Antony Flew (1923-2010) explicó con todo detalle las razones que le llevaron a abandonar su ateísmo.Trotta

Según explicó nuestro filósofo en una entrevista con el teólogo estadounidense Gary Robert Habermas, varios argumentos de la ciencia le llevaron a cambiar de opinión desde una posición atea a una convicción teísta:

  • 1º) Fundamentalmente, la teoría del Big Bang, casi unánimemente aceptada hoy en ciencia, que muestra cómo el Universo no es eterno y tuvo un principio. Pero, si lo tuvo, entonces, resulta casi inevitable preguntarse qué produjo este principio (pues, añadimos nosotros, no explota la nada; hace falta un principiador de ese principio). De este modo, la teoría del Big Bang, lejos de probar que Dios no existe (como frecuentemente se invoca hoy en día), más bien, apunta a la existencia de Dios, de aquel “propiciador” o “principiador del principio”.
  • 2º) La evidencia del ajuste finísimo de los parámetros del Universo y las leyes de la naturaleza, que parecen expresamente "calculados", todos ellos, para posibilitar la vida en la Tierra, de tal modo que una muy leve variación en alguno de esos parámetros habría hecho imposible el propio Universo y la vida en nuestro planeta. La constatación de este hecho innegable nos lleva a pensar en la existencia de un “matemático” genial que haya hecho esos cálculos tan milimétricos, poco menos que imposibles para la estadística del azar.
  • 3º) La existencia misma de la vida desde la "no vida", con una química codificada, cuya aparición por mero azar descartan los avances en Biología y Química. En este sentido, el orden superior que encontramos en la secuencia de ADN nos habla de una perfección asombrosa que ha tenido que ser pensada y diseñada, pues resulta estadísticamente imposible su formación por la pura y ciega casualidad; algo más difícil de ocurrir que lanzar todas las letras de El Quijote al aire y que todas ellas salgan ordenadas por azar como las pensó Miguel de Cervantes, conformando su grandísima novela.
  • 4º) La ciencia moderna no ha hecho más que refutar las teorías puramente naturalistas, de modo que “los esfuerzos naturalistas, dice Flew, han fracasado en aportar una conjetura verosímil” de cómo “moléculas complejas habrían podido evolucionar desde entidades sencillas” y “ha llegado a ser desmesuradamente difícil, incluso, empezar a pensar cómo armar una teoría de la evolución naturalista sobre aquel primer organismo duplicativo”. El científico Hoyle (ateo reconvertido después), por ejemplo, veía grandes problemas en que, mediante simples mezclas químicas accidentales, se formaran 2.000 enzimas esenciales para la vida, pues la probabilidad de que eso sucediera equivaldría a la de obtener una serie seguida de 50.000 seises de un dado no trucado.

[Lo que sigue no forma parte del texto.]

**config.mk**
```make
export PLATFORM = sky130hd
export DESIGN_NAME = range_region_encoder
export DESIGN_NICKNAME = d
export VERILOG_FILES = /design/src/rtl/range_region_encoder.sv
export SDC_FILE = /design/constraint.sdc
export NUM_CORES = 1
export LEC_CHECK = 0
export BUFFER_PORTS_ARGS = -buffer_cell sky130_fd_sc_hd__buf_4
export CELL_PAD_IN_SITES_DETAIL_PLACEMENT = 1
export CELL_PAD_IN_SITES_GLOBAL_PLACEMENT = 1
export CORE_MARGIN = 10
export CORE_UTILIZATION = 40
export DETAILED_ROUTE_END_ITERATION = 12
export GPL_ROUTABILITY_DRIVEN = 0
export PLACE_DENSITY_LB_ADDON = 0.1
export SKIP_CTS_REPAIR_TIMING = 1
export SLEW_MARGIN = 20
export SYNTH_ARGS = -nofsm -noshare
export SYNTH_HDL_FRONTEND = slang
export SYNTH_SLANG_ARGS = --single-unit
```
**constraint.sdc**
```tcl
create_clock -name clk -period 0.9 [get_ports clk]
set_clock_uncertainty 0.05 [all_clocks]
set_input_delay 0 -clock clk [delete_from_list [all_inputs] [get_ports clk]]
set_output_delay 0 -clock clk [all_outputs]
set_load 0.02 [all_outputs]
```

Y es que, si uno es honesto y sigue el marchamo de la ciencia actual, puede comprobar cómo esta apunta más a la necesidad y existencia de un Creador o Superinteligencia ordenadora de todo (del micro y del macrocosmos) que a su inexistencia. Numerosos científicos ateos han dejado de serlo con el tiempo ante esta evidencia. En tal contexto, la ciencia, lejos de oponerse a la fe, le presta un impagable servicio. 

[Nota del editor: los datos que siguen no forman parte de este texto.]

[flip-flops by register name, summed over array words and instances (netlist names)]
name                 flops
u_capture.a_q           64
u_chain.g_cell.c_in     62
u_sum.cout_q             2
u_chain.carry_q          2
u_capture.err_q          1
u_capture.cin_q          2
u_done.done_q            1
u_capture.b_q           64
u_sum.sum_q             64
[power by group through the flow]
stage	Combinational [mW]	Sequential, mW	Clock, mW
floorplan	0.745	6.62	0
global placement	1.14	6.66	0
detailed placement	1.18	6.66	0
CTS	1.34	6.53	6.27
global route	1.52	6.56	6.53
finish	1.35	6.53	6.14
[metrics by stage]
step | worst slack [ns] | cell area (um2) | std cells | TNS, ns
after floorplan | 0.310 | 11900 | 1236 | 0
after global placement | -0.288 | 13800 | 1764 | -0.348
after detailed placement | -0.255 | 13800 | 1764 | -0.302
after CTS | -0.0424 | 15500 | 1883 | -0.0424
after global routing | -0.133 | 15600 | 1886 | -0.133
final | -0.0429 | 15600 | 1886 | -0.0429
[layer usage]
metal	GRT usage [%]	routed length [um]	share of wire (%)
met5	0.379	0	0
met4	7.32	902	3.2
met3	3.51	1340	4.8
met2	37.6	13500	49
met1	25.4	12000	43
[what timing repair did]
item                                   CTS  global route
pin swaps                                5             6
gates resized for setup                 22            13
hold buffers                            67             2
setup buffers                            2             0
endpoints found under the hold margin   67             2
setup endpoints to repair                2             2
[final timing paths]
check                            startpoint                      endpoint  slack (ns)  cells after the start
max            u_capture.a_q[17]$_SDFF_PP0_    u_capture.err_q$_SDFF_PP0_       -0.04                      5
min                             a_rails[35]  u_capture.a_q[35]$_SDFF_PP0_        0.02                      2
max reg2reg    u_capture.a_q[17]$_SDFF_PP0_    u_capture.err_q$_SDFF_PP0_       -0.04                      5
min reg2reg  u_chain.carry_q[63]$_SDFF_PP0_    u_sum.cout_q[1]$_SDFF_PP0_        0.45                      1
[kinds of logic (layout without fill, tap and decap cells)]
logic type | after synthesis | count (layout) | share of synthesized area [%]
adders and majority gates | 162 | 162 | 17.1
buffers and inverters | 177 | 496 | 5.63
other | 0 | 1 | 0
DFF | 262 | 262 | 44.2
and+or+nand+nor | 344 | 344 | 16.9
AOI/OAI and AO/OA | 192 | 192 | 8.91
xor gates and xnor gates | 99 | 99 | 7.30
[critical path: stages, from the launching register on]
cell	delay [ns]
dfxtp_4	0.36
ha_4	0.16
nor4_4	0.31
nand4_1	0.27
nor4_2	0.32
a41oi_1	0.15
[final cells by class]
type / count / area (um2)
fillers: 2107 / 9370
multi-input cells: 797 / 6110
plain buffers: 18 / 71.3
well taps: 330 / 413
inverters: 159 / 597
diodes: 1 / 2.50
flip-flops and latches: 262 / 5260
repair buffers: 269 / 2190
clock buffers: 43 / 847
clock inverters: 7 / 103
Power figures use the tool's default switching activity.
### src/rtl/swk_pkg.sv
package swk_pkg;
  localparam int unsigned NUM_SRC = 4;
  localparam int unsigned REG_W   = 8;

  typedef struct packed {
    logic               spare;
    logic [NUM_SRC-1:0] wake_en;
    logic               rsvd;
    logic               pol_hi;
    logic               open_drn;
  } ctrl_t;
endpackage

### src/rtl/swk_ctrl_reg.sv
module swk_ctrl_reg
  import swk_pkg::*;
(
  input  logic             clk_i,
  input  logic             rst_ni,
  input  logic             wr_en_i,
  input  logic [REG_W-1:0] wr_data_i,
  output ctrl_t            ctrl_o
);
  ctrl_t wr_val;

  always_comb begin
    wr_val      = ctrl_t'(wr_data_i);
    wr_val.rsvd = 1'b0;
  end

  always_ff @(posedge clk_i or negedge rst_ni) begin
    if (!rst_ni)      ctrl_o <= '0;
    else if (wr_en_i) ctrl_o <= wr_val;
  end
endmodule

### src/rtl/swk_state.sv
module swk_state
  import swk_pkg::*;
(
  input  logic               clk_i,
  input  logic               rst_ni,
  input  logic               sleep_req_i,
  input  logic [NUM_SRC-1:0] evt_i,
  input  logic [NUM_SRC-1:0] wake_en_i,
  output logic               awake_o,
  output logic [NUM_SRC-1:0] pass_o
);
  logic wake_hit;

  assign pass_o   = awake_o ? evt_i : (evt_i & wake_en_i);
  assign wake_hit = |(evt_i & wake_en_i);

  always_ff @(posedge clk_i or negedge rst_ni) begin
    if (!rst_ni)                   awake_o <= 1'b1;
    else if (awake_o)              awake_o <= ~sleep_req_i;
    else if (wake_hit)             awake_o <= 1'b1;
  end
endmodule

### src/rtl/swk_pin_drv.sv
module swk_pin_drv (
  input  logic asserted_i,
  input  logic pol_hi_i,
  input  logic open_drn_i,
  output logic pin_o,
  output logic oe_o
);
  always_comb begin
    if (open_drn_i) begin
      pin_o = pol_hi_i;
      oe_o  = asserted_i;
    end else begin
      pin_o = asserted_i ~^ pol_hi_i;
      oe_o  = 1'b1;
    end
  end
endmodule

### src/rtl/sleep_wake_irq_ctrl.sv
module sleep_wake_irq_ctrl
  import swk_pkg::*;
#(
  parameter int unsigned NUM_PINS = 2,
  parameter logic [NUM_PINS*NUM_SRC-1:0] PIN_ROUTE = 8'b0101_1010
) (
  input  logic                clk_i,
  input  logic                rst_ni,
  input  logic                wr_en_i,
  input  logic [REG_W-1:0]    wr_data_i,
  output logic [REG_W-1:0]    rd_data_o,
  input  logic                sleep_req_i,
  input  logic [NUM_SRC-1:0]  evt_i,
  output logic                awake_o,
  output logic [NUM_PINS-1:0] pin_o,
  output logic [NUM_PINS-1:0] pin_oe_o
);
  ctrl_t              ctrl;
  logic [NUM_SRC-1:0] pass;

  swk_ctrl_reg u_reg (
    .clk_i, .rst_ni, .wr_en_i, .wr_data_i, .ctrl_o(ctrl)
  );

  swk_state u_state (
    .clk_i, .rst_ni, .sleep_req_i, .evt_i,
    .wake_en_i(ctrl.wake_en), .awake_o, .pass_o(pass)
  );

  assign rd_data_o = ctrl;

  for (genvar p = 0; p < NUM_PINS; p++) begin : g_pin
    logic hit;
    assign hit = |(pass & PIN_ROUTE[p*NUM_SRC +: NUM_SRC]);
    swk_pin_drv u_drv (
      .asserted_i(hit), .pol_hi_i(ctrl.pol_hi), .open_drn_i(ctrl.open_drn),
      .pin_o(pin_o[p]), .oe_o(pin_oe_o[p])
    );
  end
endmodule

### config.mk
export PLATFORM = sky130hd
export DESIGN_NAME = sleep_wake_irq_ctrl
export DESIGN_NICKNAME = d
export VERILOG_FILES = /design/src/rtl/swk_pkg.sv /design/src/rtl/swk_ctrl_reg.sv /design/src/rtl/swk_state.sv /design/src/rtl/swk_pin_drv.sv /design/src/rtl/sleep_wake_irq_ctrl.sv
export SDC_FILE = /design/constraint.sdc
export NUM_CORES = 1
export LEC_CHECK = 0
export BUFFER_PORTS_ARGS = -buffer_cell sky130_fd_sc_hd__buf_2
export CAP_MARGIN = 20
export CORE_AREA = 2 2 39 41
export DETAILED_ROUTE_END_ITERATION = 8
export DIE_AREA = 0 0 41 43
export MAX_ROUTING_LAYER = met4
export PLACE_DENSITY = 0.75
export SETUP_SLACK_MARGIN = 0.15
export SLEW_MARGIN = 20
export SYNTH_ARGS = -nofsm -noshare
export SYNTH_HDL_FRONTEND = slang
export SYNTH_SLANG_ARGS = --single-unit
### constraint.sdc
create_clock -name clk_i -period 2.5 [get_ports clk_i]
set_input_delay 0.25 -clock clk_i [delete_from_list [all_inputs] [get_ports clk_i]]
set_output_delay 0.25 -clock clk_i [all_outputs]
set_load 0.05 [all_outputs]
==> flow_summary.ini <==
[drt]
wl_um = 786
drtPass1Iterations = 2
vias = 338
vias_per_cell = 4.39
ant_nets = 0
wire_per_inst_um = 10.2
drc = 0
drtIter0Drc = 2

[job]
timing.max_cap.violations = 0

[setup_path]
cpPeakStageDelay_ps = 560
cp-endpoint = pin_o[0]
r2r-end = u_state.awake_o
r2r_start = u_state.awake_o
crit_path_end_kind = output port
cp.depth = 4
startpoint = u_state.awake_o
path_buf_inv = 1
criticalPathCategory = flip-flop to output port
critical-path-slowest-cell = dfstp_2
r2r_cells = 2
worstPathCellList = o21ai_0 > nand3b_1 > xnor2_1 > buf_2
startpoint_type = flip-flop
rrSetupSlack_ps = 1670
cp.arrival_ps = 1430
path_max_fanout = 6
critPathRequiredTime_ps = 2250
cp_top_family = flip-flops

[timing]
finalCritPeriodShare_pct = 67.2
tns_ps = 0
hold_viol_final = 0
finalCriticalPeriod_ps = 1680
fmax_ghz = 0.595
finalMaxSlewViolations = 0
timing.hold.ws_ps = 236
setup_viol = 0
clock_skew_ps = 2.34
rsz0062_at_grt = false

[floorplanning]
initial_core_util_pct = 31.5
dieWidth_um = 41
die_h_um = 43
pin_count = 29
row_count = 14
coreArea_sq_um = 1380
die-area_sq_um = 1760

[final_layout]
antenna_cells = 0
area_growth_pct = 29.6
utilization_pct = 40.8
drive_above_1_share_pct = 62.3
fin_area_sq_um = 564
fillers = 149
nets = 78

[clocking]
cts_buffers = 3
clock_sinks = 8
cts_tree = done
hold_buffers = 1
post-cts-setup-buffer-count = 0
cts_resized = 0
ctsHtreeMaxLevel = 1
clk_pin_slew_ps = 50
cts_buffer_depth = 2
insertion_delay_ps = 240
clockRootBuffer = clkbuf_4

[yosys]
synthesis.area_sq_um = 435
synthCells = 38
synth_compound_area_share_pct = 9.48
synth_fp_nets = 54
synthSimpleGateAreaFrac_pct = 7.18
synth.distinct_cells = 16
yosysSeqAreaShare_pct = 46.3
avgSynthCellArea_sq_um = 11.5
yosysWarnings = 0
synth-xor-area-share_pct = 4.02
synth_adder_area_share_pct = 0
synthMuxAreaShare_pct = 18.1
synth_top_family_by_area = multiplexers
ys_ff_latch = 8

[hold_path]
timing.hold.worst.class = input pin to flip-flop

[place]
place_area_sq_um = 528
io_buffers = 26
gp_congestion = 0.576

[grt]
antenna_found_initial = 0
grt_max_degree = 9
grt_pass1_vias = 271
grt_usage_pct = 9.83
grt_overflow = 0
grt_pass1_wl_um = 1080

[power_and_ir_drop]
p_total_uw = 429
ir_drop_mv = 0.310
p_per_area_nw_per_um2 = 760
p_leak_uw = 0.000272

[outcome]
status = complete, no violations
-- worst min path at each step --
stage,slack (ps),endpoint,cells past startpoint,from
2_1_floorplan,-50,u_reg.ctrl_o[0],0,rst_ni
3_3_place_gp,100,u_reg.ctrl_o[6],1,rst_ni
3_5_place_dp,100,u_reg.ctrl_o[6],1,rst_ni
4_1_cts,230,u_reg.ctrl_o[5],2,wr_data_i[5]
5_1_grt,230,u_reg.ctrl_o[3],2,wr_data_i[3]
6_report,240,u_reg.ctrl_o[1],2,wr_data_i[1]
-- registers in the layout, indices dropped and copies added, names as in the netlist --
name / flops
u_reg.ctrl_o: 7
u_state.awake_o: 1
-- Yosys cell counts --
| library cell | instances | area, sq um |
|---|---|---|
| buf_4 | 7 | 52.6 |
| dfrtp_1 | 7 | 175 |
| mux2_2 | 7 | 78.8 |
| nand3_1 | 2 | 10.0 |
| nand3b_1 | 2 | 15.0 |
| o21ai_1 | 2 | 10.0 |
| xnor2_1 | 2 | 17.5 |
| a22oi_1 | 1 | 7.51 |
| a22oi_2 | 1 | 12.5 |
| a31oi_1 | 1 | 6.26 |
| and2_1 | 1 | 6.26 |
| buf_2 | 1 | 5.00 |
| conb_1 | 1 | 3.75 |
| dfstp_2 | 1 | 26.3 |
| inv_1 | 1 | 3.75 |
| o21ai_0 | 1 | 5.00 |
-- power breakdown --
group / internal, uW / switching (uW)
Combinational: 48.1 / 120
Clock: 60.7 / 38.6
Sequential: 146 / 14.7
-- final cells by class --
type | count | area (sq um) | share of cell area (%)
Tap cell | 16 | 20.0 | 3.55
Multi-Input combinational cell | 21 | 173 | 30.6
Inverter | 1 | 3.75 | 0.665
Timing Repair Buffer | 27 | 140 | 24.8
Sequential cell | 8 | 201 | 35.7
Clock buffer | 4 | 26.3 | 4.66
-- placed cells by master (no fill, tap or decap), drive strengths merged, types with 2 or more instances in the layout --
cell    Yosys  layout
clkbuf      0       4
buf         8      26
nand3       2       2
a22oi       2       2
dfrtp       7       7
nand3b      2       2
o21ai       3       3
mux2        7       7
xnor2       2       2
-- layer usage --
| layer | GRT usage (%) | wire length [um] |
|---|---|---|
| met2 | 14.1 | 358 |
| met5 | - | 0 |
| met3 | 3.14 | 88 |
| met1 | 10.5 | 339 |
| met4 | 8.00 | 0 |
-- cell families (layout without fill, tap and decap cells) --
family / after synthesis / after routing
other: 1 / 1
AOI/OAI and AO/OA: 6 / 6
DFF: 8 / 8
and+or+nand+nor: 5 / 5
muxes: 7 / 7
buffers and inverters: 9 / 32
xor gates and xnor gates: 2 / 2
-- per-stage QoR --
| stage | setup slack [ps] | cells |
|---|---|---|
| detailed placement | 1070 | 72 |
| floorplan | 946 | 38 |
| global placement | 1110 | 72 |
| finish | 820 | 77 |
| CTS | 799 | 77 |
| global route | 744 | 77 |
(Power assumes the default switching activity.)
--- src/rtl/awd_pkg.sv ---
package awd_pkg;
   localparam int unsigned AWD_NWIN  = 4;
   localparam int unsigned AWD_NCS   = AWD_NWIN + 1;
   localparam int unsigned AWD_SEL_W = $clog2(AWD_NCS);
   typedef logic [AWD_SEL_W-1:0] awd_sel_t;
endpackage

--- src/rtl/awd_window_match.sv ---
module awd_window_match #(
   parameter int unsigned ADDR_W = 24,
   parameter int unsigned SZ_W   = 5
) (
   input  logic [ADDR_W-1:0] addr,
   input  logic [ADDR_W-1:0] base,
   input  logic [SZ_W-1:0]   size_log2,
   input  logic              en,
   output logic              hit
);
   logic [ADDR_W-1:0] keep_mask;

   always_comb begin
      for (int b = 0; b < ADDR_W; b++) begin
         keep_mask[b] = (b >= int'(size_log2));
      end
      hit = en && (((addr ^ base) & keep_mask) == '0);
   end
endmodule

--- src/rtl/awd_pair_pick.sv ---
module awd_pair_pick
   import awd_pkg::*;
#(
   parameter int unsigned LO_IDX = 1,
   parameter int unsigned HI_IDX = 2
) (
   input  logic     hit_lo,
   input  logic     hit_hi,
   output logic     any_hit,
   output awd_sel_t sel
);
   always_comb begin
      any_hit = hit_lo | hit_hi;
      if (hit_hi)      sel = awd_sel_t'(HI_IDX);
      else if (hit_lo) sel = awd_sel_t'(LO_IDX);
      else             sel = '0;
   end
endmodule

--- src/rtl/awd_cs_onehot.sv ---
module awd_cs_onehot
   import awd_pkg::*;
(
   input  awd_sel_t             sel,
   input  logic                 active,
   output logic [AWD_NCS-1:0]   cs_n
);
   for (genvar i = 0; i < AWD_NCS; i++) begin : g_cs
      assign cs_n[i] = !(active && (sel == awd_sel_t'(i)));
   end
endmodule

--- src/rtl/awd_decoder.sv ---
module awd_decoder
   import awd_pkg::*;
#(
   parameter int unsigned ADDR_W  = 24,
   parameter bit          REG_OUT = 1'b0,
   localparam int unsigned SZ_W   = $clog2(ADDR_W + 1)
) (
   input  logic                             clk,
   input  logic                             rst_n,
   input  logic [ADDR_W-1:0]                addr,
   input  logic [AWD_NWIN-1:0]              win_en,
   input  logic [AWD_NWIN-1:0][ADDR_W-1:0]  win_base,
   input  logic [AWD_NWIN-1:0][SZ_W-1:0]    win_size,
   output logic [AWD_SEL_W-1:0]             cfg_sel,
   output logic [AWD_NCS-1:0]               cs_n
);
   localparam int unsigned NPAIR = AWD_NWIN / 2;

   if (ADDR_W < 2 || ADDR_W > 64) begin : g_bad_addr_w
      $error("awd_decoder: ADDR_W must lie in 2..64");
   end
   if (AWD_NWIN != 4) begin : g_bad_nwin
      $error("awd_decoder: pairwise hierarchy needs exactly four windows");
   end

   logic [AWD_NWIN-1:0] hit;
   logic [NPAIR-1:0]    pair_any;
   awd_sel_t            pair_sel [NPAIR];
   awd_sel_t            comb_sel;
   awd_sel_t            out_sel;
   logic                out_act;

   // one comparator per window
   for (genvar w = 0; w < AWD_NWIN; w++) begin : g_win
      awd_window_match #(.ADDR_W(ADDR_W), .SZ_W(SZ_W)) u_match (
         .addr      (addr),
         .base      (win_base[w]),
         .size_log2 (win_size[w]),
         .en        (win_en[w]),
         .hit       (hit[w])
      );
   end

   // in-pair resolution: higher-numbered window of each pair wins
   for (genvar p = 0; p < NPAIR; p++) begin : g_pair
      awd_pair_pick #(.LO_IDX(2*p + 1), .HI_IDX(2*p + 2)) u_pick (
         .hit_lo  (hit[2*p]),
         .hit_hi  (hit[2*p + 1]),
         .any_hit (pair_any[p]),
         .sel     (pair_sel[p])
      );
   end

   // cross-pair resolution: upper pair over lower pair, else default set
   always_comb begin
      if (pair_any[1])      comb_sel = pair_sel[1];
      else if (pair_any[0]) comb_sel = pair_sel[0];
      else                  comb_sel = '0;
   end

   if (REG_OUT) begin : g_reg
      always_ff @(posedge clk or negedge rst_n) begin
         if (!rst_n) begin
            out_sel <= '0;
            out_act <= 1'b0;
         end else begin
            out_sel <= comb_sel;
            out_act <= 1'b1;
         end
      end

      AST_REG_ONE_CYCLE: assert property (@(posedge clk) disable iff (!rst_n)
         $past(rst_n) |-> (cfg_sel == $past(comb_sel)) && !cs_n[$past(comb_sel)])
         else $error("registered output does not match previous decode");
   end else begin : g_comb
      assign out_sel = comb_sel;
      assign out_act = 1'b1;
   end

   awd_cs_onehot u_cs (
      .sel    (out_sel),
      .active (out_act),
      .cs_n   (cs_n)
   );

   assign cfg_sel = out_sel;

   AST_SEL_RANGE: assert property (@(posedge clk) disable iff (!rst_n)
      cfg_sel <= awd_sel_t'(AWD_NWIN))
      else $error("cfg_sel out of range");
   AST_CS_ONEHOT: assert property (@(posedge clk) disable iff (!rst_n)
      $onehot0(~cs_n))
      else $error("more than one chip select low");
   AST_CS_AGREES: assert property (@(posedge clk) disable iff (!rst_n)
      (cs_n != '1) |-> !cs_n[cfg_sel])
      else $error("chip select disagrees with cfg_sel");
   AST_W4_OVER_W3: assert property (@(posedge clk) disable iff (!rst_n)
      hit[3] |-> comb_sel == awd_sel_t'(4))
      else $error("window 4 lost");
   AST_W2_OVER_W1: assert property (@(posedge clk) disable iff (!rst_n)
      (hit[1] && !hit[2] && !hit[3]) |-> comb_sel == awd_sel_t'(2))
      else $error("window 2 lost");
   AST_UPPER_PAIR: assert property (@(posedge clk) disable iff (!rst_n)
      (hit[2] || hit[3]) |-> comb_sel >= awd_sel_t'(3))
      else $error("lower pair beat upper pair");
   AST_DEFAULT_SET: assert property (@(posedge clk) disable iff (!rst_n)
      (hit == '0) |-> comb_sel == '0)
      else $error("unmatched address not routed to default");
   for (genvar w = 0; w < AWD_NWIN; w++) begin : g_dis_chk
      AST_DISABLED_QUIET: assert property (@(posedge clk) disable iff (!rst_n)
         !win_en[w] |-> comb_sel != awd_sel_t'(w + 1))
         else $error("disabled window selected");
   end
endmodule

--- config.mk ---
export PLATFORM = sky130hd
export DESIGN_NAME = awd_decoder
export DESIGN_NICKNAME = d
export VERILOG_FILES = /design/src/rtl/awd_pkg.sv /design/src/rtl/awd_window_match.sv /design/src/rtl/awd_pair_pick.sv /design/src/rtl/awd_cs_onehot.sv /design/src/rtl/awd_decoder.sv
export SDC_FILE = /design/constraint.sdc
export NUM_CORES = 1
export LEC_CHECK = 0
export ABC_AREA = 1
export BUFFER_PORTS_ARGS = -buffer_cell sky130_fd_sc_hd__buf_2
export CAP_MARGIN = 20
export CORE_MARGIN = 5
export CORE_UTILIZATION = 40
export DETAILED_ROUTE_END_ITERATION = 10
export GPL_ROUTABILITY_DRIVEN = 0
export PLACE_DENSITY = 0.87
export SETUP_SLACK_MARGIN = 0.3
export SLEW_MARGIN = 20
export SYNTH_ARGS = -nofsm -noshare
export SYNTH_HDL_FRONTEND = slang
export SYNTH_HIERARCHICAL = 1
export SYNTH_SLANG_ARGS = --single-unit
export TNS_END_PERCENT = 100
--- constraint.sdc ---
create_clock -name vclk -period 2.5
set_input_delay 0.625 -clock vclk [all_inputs]
set_output_delay 0.625 -clock vclk [all_outputs]
set_load 0.02 [all_outputs]
==> results.py <==
metrics = {
    "outcome": {
        "status": "complete, but fails checks",
        "violations": "negative setup slack",
    },
    "worst_hold_path": {
        "hp-class": "primary input to primary output",
        "hold_path_depth": 10,
    },
    "timing": {
        "period_share_pct": 116,
        "fmax_mhz": 344,
        "maxSlewViolCount": 0,
        "worst_slack_ns": -0.406,
        "rsz0062_at_grt": "true",
        "tns_ns": -2.39,
        "setup_viol": 8,
        "period_minus_slack_ns": 2.91,
        "hold_viol": 0,
    },
    "detailed_routing": {
        "wirelength_um": 12100,
        "post_drt_wl_per_cell_um": 13.5,
        "vias_per_cell": 4.83,
        "postRouteAntennaNets": 0,
        "drt_iter0_drc": 166,
        "dr.pass1.iters": 4,
        "drc": 0,
        "vias": 4350,
    },
    "grt": {
        "grt_pass1_wl_um": 17600,
        "first_global_vias": 3807,
        "antenna_found_initial": 0,
        "grt_use_total_pct": 25.0,
        "grt_max_degree": 12,
        "grt_remaining_overflow": 0,
    },
    "worst_setup_path": {
        "cp_top_family": "simple AND/OR/NAND/NOR gates",
        "path_cells": "buf_12, buf_4, xnor2_2, nand2_1, nand2_1, nand2_1, nor2_2, nand2_2, nor2_4, inv_2, nand2_4, inv_4, nand3_4, nand2_4, nor2_4, nand2_4, buf_6",
        "worst_ep_required_time_ns": 1.88,
        "slowest_delay_ns": 0.19,
        "critPathCaptureType": "primary output",
        "timing_worst_setup_path_type": "primary input to primary output",
        "cp_max_fo": 5,
        "critPathLaunchType": "primary input",
        "slowest_stage": "nor2_4",
        "cp_num_buf_inv": 5,
        "worstSetupPathDepth": 17,
        "cp.arrival_ns": 2.28,
    },
    "yosys": {
        "synth_top_area_share_pct": 35.0,
        "synthCells": 628,
        "mappedNetlistArea_um2": 2820,
        "syn-mean-instance-area_um2": 4.50,
        "synth_area_leaders": "nand2_1 (35%), nor2_1 (13%), nand3_1 (12%)",
        "yosys_warnings": 6,
        "ys_seq_area_share_pct": 0,
        "yosysTopAreaCell": "nand2_1",
        "yosysUniqueCellTypes": 16,
    },
    "placement": {
        "port_buffers": 152,
        "hpwl_um": 9410,
        "dp_worst_setup_slack_ns": -0.528,
        "dp.cells": 891,
        "placed_area_um2": 4040,
    },
    "floorplan": {
        "rows": 30,
        "chipWidth_um": 94.0,
        "die_area_um2": 8840,
        "start_util_pct": 41.3,
        "die_height_um": 94.0,
        "core-area_um2": 6830,
        "ios": 154,
    },
    "power_and_ir_drop": {
        "leakagePower_nw": 2.77,
        "powerDensity_nw_per_um2": 164,
        "ir_worst_vdd_mv": 0.0919,
    },
    "final_layout": {
        "utilization_pct": 68.6,
        "fin_area_um2": 4690,
        "area_growth_pct": 66.0,
        "fin_cells": 900,
        "fillers": 641,
        "layout_common_cells": "nand2_1 (229), buf_2 (104), nor2_1 (77), inv_1 (71), nand3_1 (56)",
        "n_clock_buffer": 0,
        "ff_latch_area_um2": 0,
        "nFlopsAndLatches": 0,
        "layout_commonest_cell": "nand2_1",
        "insertedDiodeCount": 0,
        "final_nets": 952,
        "drive_gt1_share_pct": 36.7,
    },
    "clock_network": {
        "cts-hold-fix-buffers": 0,
    },
    "job": {
        "cap_violations": 0,
    },
}
## power breakdown
group	leakage (nW)	internal, mW	switching (mW)	total (mW)
clock	0	0	0	0
combinational	2.77	0.372	0.399	0.771
sequential	0	0	0	0
total	2.77	0.372	0.399	0.771
## per-layer routing
metal  wire [um]  global-route usage, %  up-vias
met1        4850                   32.6     1869
li1            -                      -     2246
met2        5790                   44.4      205
met3        1080                   1.92       30
met4         429                   5.54        0
met5           0                      0        -
## stage by stage
step | hold WS [ns] | total power [mW]
after global placement | 2.03 | 0.633
final | 2.01 | 0.771
after global routing | 2.10 | 0.851
after CTS | 2.05 | 0.707
after detailed placement | 2.05 | 0.643
after floorplan | 1.72 | 0.381
## cell type report
cell class	instances	area [um2]	area share, %
Inverter	90	370	7.90
Multi-Input combinational cell	519	2700	57.5
Tap cell	96	120	2.56
Timing Repair Buffer	195	1500	32.0
## cells in the mapped netlist
master and count:
inv_2 5, nor2_1 99, xor2_1 24, nor2_4 1
nor2_2 2, or2_2 4, buf_4 16, nand4_1 12
nand2_1 263, a21oi_1 8, o21ai_0 12, buf_2 4
nand3_1 67, conb_1 2, inv_1 85, xnor2_1 24
## timing repair
action,CTS,global route
buffers inserted,4,5
pin swaps,27,26
endpoints found under the setup margin,8,8
resized for setup,105,77
## cell families after synthesis
group / after synthesis / synth area share, %
AOI/OAI and AO/OA: 20 / 3.54
xor gates and xnor gates: 48 / 14.9
buffers and inverters: 110 / 16.9
other: 2 / 0.266
and+or+nand+nor: 448 / 64.4
## path summary, 6_finish.rpt
| kind | start | to |
|---|---|---|
| worst min-delay path | win_en[0] | cfg_sel[0] |
| worst max-delay path | addr[17] | cs_n[0] |
Power figures use the tool's default switching activity.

Según apunta José Carlos González-Hurtado, el 95% de los científicos son teístas, mientras que solo un 5% son ateos, si bien es cierto que estos últimos meten bastante ruido. Con algún humor, indica que el ateísmo es una tesis defendida por personas, en su mayoría, de letras, que, para más inri, no está demostrada por la ciencia, por lo que no deja de ser otra “fe”, una creencia, como lo es la fe en Dios. Lo cierto es que la mayor parte de los grandes científicos que han hecho avanzar de verdad la ciencia (Copérnico, Galileo, Newton, Planck, Lemaître, Mendel o el mismo Einstein) han sido creyentes o, por lo menos, teístas. Esto nos debería hacer pensar.